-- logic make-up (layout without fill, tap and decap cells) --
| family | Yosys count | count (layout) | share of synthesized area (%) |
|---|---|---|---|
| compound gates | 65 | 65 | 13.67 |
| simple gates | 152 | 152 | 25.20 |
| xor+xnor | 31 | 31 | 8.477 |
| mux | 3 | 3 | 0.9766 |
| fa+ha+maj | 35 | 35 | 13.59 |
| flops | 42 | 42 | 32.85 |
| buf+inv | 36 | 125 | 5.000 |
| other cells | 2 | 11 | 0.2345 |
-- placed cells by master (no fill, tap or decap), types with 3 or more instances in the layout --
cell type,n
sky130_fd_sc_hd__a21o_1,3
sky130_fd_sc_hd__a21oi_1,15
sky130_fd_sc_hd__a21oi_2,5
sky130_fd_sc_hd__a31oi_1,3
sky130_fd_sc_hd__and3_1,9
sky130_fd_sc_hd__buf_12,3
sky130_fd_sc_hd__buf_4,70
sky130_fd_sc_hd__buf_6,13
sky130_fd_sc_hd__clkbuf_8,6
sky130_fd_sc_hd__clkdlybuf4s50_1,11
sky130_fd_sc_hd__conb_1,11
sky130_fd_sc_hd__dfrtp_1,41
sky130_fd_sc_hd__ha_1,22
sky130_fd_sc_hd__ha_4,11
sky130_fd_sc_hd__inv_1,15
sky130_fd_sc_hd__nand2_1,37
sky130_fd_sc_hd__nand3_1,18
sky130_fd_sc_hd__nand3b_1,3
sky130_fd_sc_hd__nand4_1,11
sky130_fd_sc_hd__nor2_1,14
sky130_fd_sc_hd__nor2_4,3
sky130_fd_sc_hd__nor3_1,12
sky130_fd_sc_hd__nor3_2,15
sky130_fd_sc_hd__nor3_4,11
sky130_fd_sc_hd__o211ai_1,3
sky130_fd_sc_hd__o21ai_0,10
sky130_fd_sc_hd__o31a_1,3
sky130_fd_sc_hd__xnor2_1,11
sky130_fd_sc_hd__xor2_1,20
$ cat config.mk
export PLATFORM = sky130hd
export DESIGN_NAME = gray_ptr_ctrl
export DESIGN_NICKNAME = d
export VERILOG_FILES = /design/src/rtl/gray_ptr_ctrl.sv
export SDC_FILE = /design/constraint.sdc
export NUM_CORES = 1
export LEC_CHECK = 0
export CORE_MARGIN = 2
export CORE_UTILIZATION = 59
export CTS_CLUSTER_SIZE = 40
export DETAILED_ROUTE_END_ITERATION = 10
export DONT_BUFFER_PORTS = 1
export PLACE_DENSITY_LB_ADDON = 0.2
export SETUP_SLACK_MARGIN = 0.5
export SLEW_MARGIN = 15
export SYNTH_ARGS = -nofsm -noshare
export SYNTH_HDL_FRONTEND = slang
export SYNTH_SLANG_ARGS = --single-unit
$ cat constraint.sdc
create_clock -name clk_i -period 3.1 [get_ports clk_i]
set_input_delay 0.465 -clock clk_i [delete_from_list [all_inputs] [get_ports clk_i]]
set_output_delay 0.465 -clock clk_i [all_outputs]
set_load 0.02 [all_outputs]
+ + +
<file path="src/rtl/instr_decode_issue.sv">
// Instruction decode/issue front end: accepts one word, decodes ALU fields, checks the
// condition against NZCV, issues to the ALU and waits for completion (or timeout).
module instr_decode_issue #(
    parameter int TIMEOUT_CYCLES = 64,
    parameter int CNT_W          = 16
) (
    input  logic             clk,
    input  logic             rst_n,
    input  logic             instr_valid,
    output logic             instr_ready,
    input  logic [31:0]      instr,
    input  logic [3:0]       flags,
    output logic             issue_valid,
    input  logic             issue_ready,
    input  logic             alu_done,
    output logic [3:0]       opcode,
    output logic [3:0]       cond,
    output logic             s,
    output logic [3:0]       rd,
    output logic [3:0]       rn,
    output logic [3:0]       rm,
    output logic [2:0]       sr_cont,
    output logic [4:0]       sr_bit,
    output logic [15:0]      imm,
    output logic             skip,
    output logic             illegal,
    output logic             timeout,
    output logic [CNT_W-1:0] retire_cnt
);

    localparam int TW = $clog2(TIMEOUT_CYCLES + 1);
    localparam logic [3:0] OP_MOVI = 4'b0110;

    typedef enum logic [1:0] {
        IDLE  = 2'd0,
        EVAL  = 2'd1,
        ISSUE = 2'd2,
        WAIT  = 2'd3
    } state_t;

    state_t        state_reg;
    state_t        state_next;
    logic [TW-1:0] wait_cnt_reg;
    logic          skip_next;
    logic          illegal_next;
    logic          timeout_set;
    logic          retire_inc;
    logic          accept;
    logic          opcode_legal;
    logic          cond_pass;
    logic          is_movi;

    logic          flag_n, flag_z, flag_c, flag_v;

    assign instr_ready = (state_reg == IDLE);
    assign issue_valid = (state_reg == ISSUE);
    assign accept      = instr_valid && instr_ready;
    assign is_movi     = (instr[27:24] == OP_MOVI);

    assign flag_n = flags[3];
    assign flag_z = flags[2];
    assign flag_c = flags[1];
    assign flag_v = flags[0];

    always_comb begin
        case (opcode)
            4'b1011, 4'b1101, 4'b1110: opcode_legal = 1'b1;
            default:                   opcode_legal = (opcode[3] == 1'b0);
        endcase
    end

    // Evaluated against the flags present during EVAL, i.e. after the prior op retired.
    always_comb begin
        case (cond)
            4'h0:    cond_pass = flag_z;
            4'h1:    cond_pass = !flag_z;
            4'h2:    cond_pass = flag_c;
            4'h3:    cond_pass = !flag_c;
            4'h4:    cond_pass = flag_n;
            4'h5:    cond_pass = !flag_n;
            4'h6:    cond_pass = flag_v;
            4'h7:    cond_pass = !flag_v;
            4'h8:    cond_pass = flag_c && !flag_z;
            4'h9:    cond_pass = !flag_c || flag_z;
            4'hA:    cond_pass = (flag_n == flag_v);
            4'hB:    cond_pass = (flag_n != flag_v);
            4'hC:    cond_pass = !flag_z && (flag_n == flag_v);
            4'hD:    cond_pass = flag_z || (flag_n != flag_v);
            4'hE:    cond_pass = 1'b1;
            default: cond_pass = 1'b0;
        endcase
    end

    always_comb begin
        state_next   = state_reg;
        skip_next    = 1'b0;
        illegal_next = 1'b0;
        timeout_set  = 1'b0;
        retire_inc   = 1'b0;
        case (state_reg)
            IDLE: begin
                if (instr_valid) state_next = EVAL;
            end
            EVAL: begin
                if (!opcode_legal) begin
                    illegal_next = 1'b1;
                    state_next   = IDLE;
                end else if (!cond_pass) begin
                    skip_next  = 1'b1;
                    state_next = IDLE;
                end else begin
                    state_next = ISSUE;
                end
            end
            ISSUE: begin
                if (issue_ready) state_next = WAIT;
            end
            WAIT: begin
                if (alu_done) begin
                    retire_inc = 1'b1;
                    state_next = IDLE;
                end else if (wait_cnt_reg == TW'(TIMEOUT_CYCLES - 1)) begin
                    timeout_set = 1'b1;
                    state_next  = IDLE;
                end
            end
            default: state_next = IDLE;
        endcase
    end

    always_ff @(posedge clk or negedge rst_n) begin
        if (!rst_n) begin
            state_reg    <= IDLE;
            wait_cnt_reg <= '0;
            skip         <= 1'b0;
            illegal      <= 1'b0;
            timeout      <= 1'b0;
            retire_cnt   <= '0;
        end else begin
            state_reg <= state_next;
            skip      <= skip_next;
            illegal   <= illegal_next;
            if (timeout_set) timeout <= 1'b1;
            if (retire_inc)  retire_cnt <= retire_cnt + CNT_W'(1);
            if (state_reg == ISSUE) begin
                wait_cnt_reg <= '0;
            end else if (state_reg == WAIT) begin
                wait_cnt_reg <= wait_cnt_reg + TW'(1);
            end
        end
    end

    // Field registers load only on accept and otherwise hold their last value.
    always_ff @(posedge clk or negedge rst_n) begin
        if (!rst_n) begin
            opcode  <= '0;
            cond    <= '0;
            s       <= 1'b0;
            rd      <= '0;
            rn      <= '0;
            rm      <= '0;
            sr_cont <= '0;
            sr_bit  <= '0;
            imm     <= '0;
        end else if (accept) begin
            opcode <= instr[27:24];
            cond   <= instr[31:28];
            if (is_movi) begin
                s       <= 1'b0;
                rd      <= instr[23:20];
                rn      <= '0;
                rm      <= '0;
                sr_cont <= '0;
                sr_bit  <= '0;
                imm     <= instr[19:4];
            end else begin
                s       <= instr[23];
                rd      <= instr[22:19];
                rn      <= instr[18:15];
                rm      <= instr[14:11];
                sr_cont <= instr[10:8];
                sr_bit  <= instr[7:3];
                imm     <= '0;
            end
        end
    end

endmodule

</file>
+ + +
-- Assigned task --
Print only what lies in the material above starting at the line with "42 | 32.85 |" and ending at the line with "sky130_fd_sc_hd__a31oi_1,3", every line exactly as given.

-- Task solution --
| flops | 42 | 42 | 32.85 |
| buf+inv | 36 | 125 | 5.000 |
| other cells | 2 | 11 | 0.2345 |
-- placed cells by master (no fill, tap or decap), types with 3 or more instances in the layout --
cell type,n
sky130_fd_sc_hd__a21o_1,3
sky130_fd_sc_hd__a21oi_1,15
sky130_fd_sc_hd__a21oi_2,5
sky130_fd_sc_hd__a31oi_1,3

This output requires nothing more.